Ya no está el silo que derramaba granos de trigo ni palomas
picoteando por el suelo. Desde lo alto de un mástil, una gaviota, -¿será la
paloma de Picasso de la que hablaba el Maestro?-, otea todo lo que es suyo. Un
suave mecido rompe la quietud de los yates.
“Custom”, “Estrella del Sur”, María Teresa”, “George town”…
casi se dan la mano. No es posible, las amarras a los malecones lo impiden.
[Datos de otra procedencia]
==> config.mk <==
export PLATFORM = sky130hd
export DESIGN_NAME = nbcac_rx_packer
export DESIGN_NICKNAME = d
export VERILOG_FILES = /design/src/rtl/nbcac_rx_packer.sv
export SDC_FILE = /design/constraint.sdc
export NUM_CORES = 1
export LEC_CHECK = 0
export BUFFER_PORTS_ARGS = -buffer_cell sky130_fd_sc_hd__clkbuf_2
export CORE_MARGIN = 10
export CORE_UTILIZATION = 40
export DETAILED_ROUTE_END_ITERATION = 12
export GPL_ROUTABILITY_DRIVEN = 1
export PLACE_DENSITY = 0.7
export SLEW_MARGIN = 5
export SYNTH_ARGS = -nofsm -noshare
export SYNTH_HDL_FRONTEND = slang
export SYNTH_SLANG_ARGS = --single-unit
==> constraint.sdc <==
create_clock -name clock -period 6.45 [get_ports clock]
set_input_delay 0.645 -clock clock [delete_from_list [all_inputs] [get_ports clock]]
set_output_delay 0.645 -clock clock [all_outputs]
set_load 0.05 [all_outputs]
Bajadas las velas, un entresijo de cables forman esperpentos desnudos. Ondean
el pabellón en cada popa.
Junto a la estación marítima el Juan J. Sister espera la
hora de partir. Melilla queda enfrente. Ya no es aquella Melilla del Barranco
del Lobo donde “hay una fuente que mana / sangre de los españoles que murieron
por la Patria”.
Es éste, el mar de Ulises, el de las sirenas encantadoras;
el mar de Manuel Alcántara por el que ve los barcos venir, desde su balcón en
el ‘rincón del Rincón’. Es éste, el mar de la cultura nuestra. Todo está un
poco, sólo un poco más allá, en el espacio y en el tiempo.
El mar, ahora, como yo lo veo, es un atlas sin pupitre que
lo sostenga. En los mapas, cuando era niño, el mar siembre era azul; en la verdad es eso y algo más. Se refleja la
luz. La ciudad, le da la espalda. Se esconde detrás de palmeras desmochadas y
árboles pelados del parque; desde lo alto, mira Gibralfaro. Me pregunto ¿sabe
alguien a dónde llevan los caminos de la mar?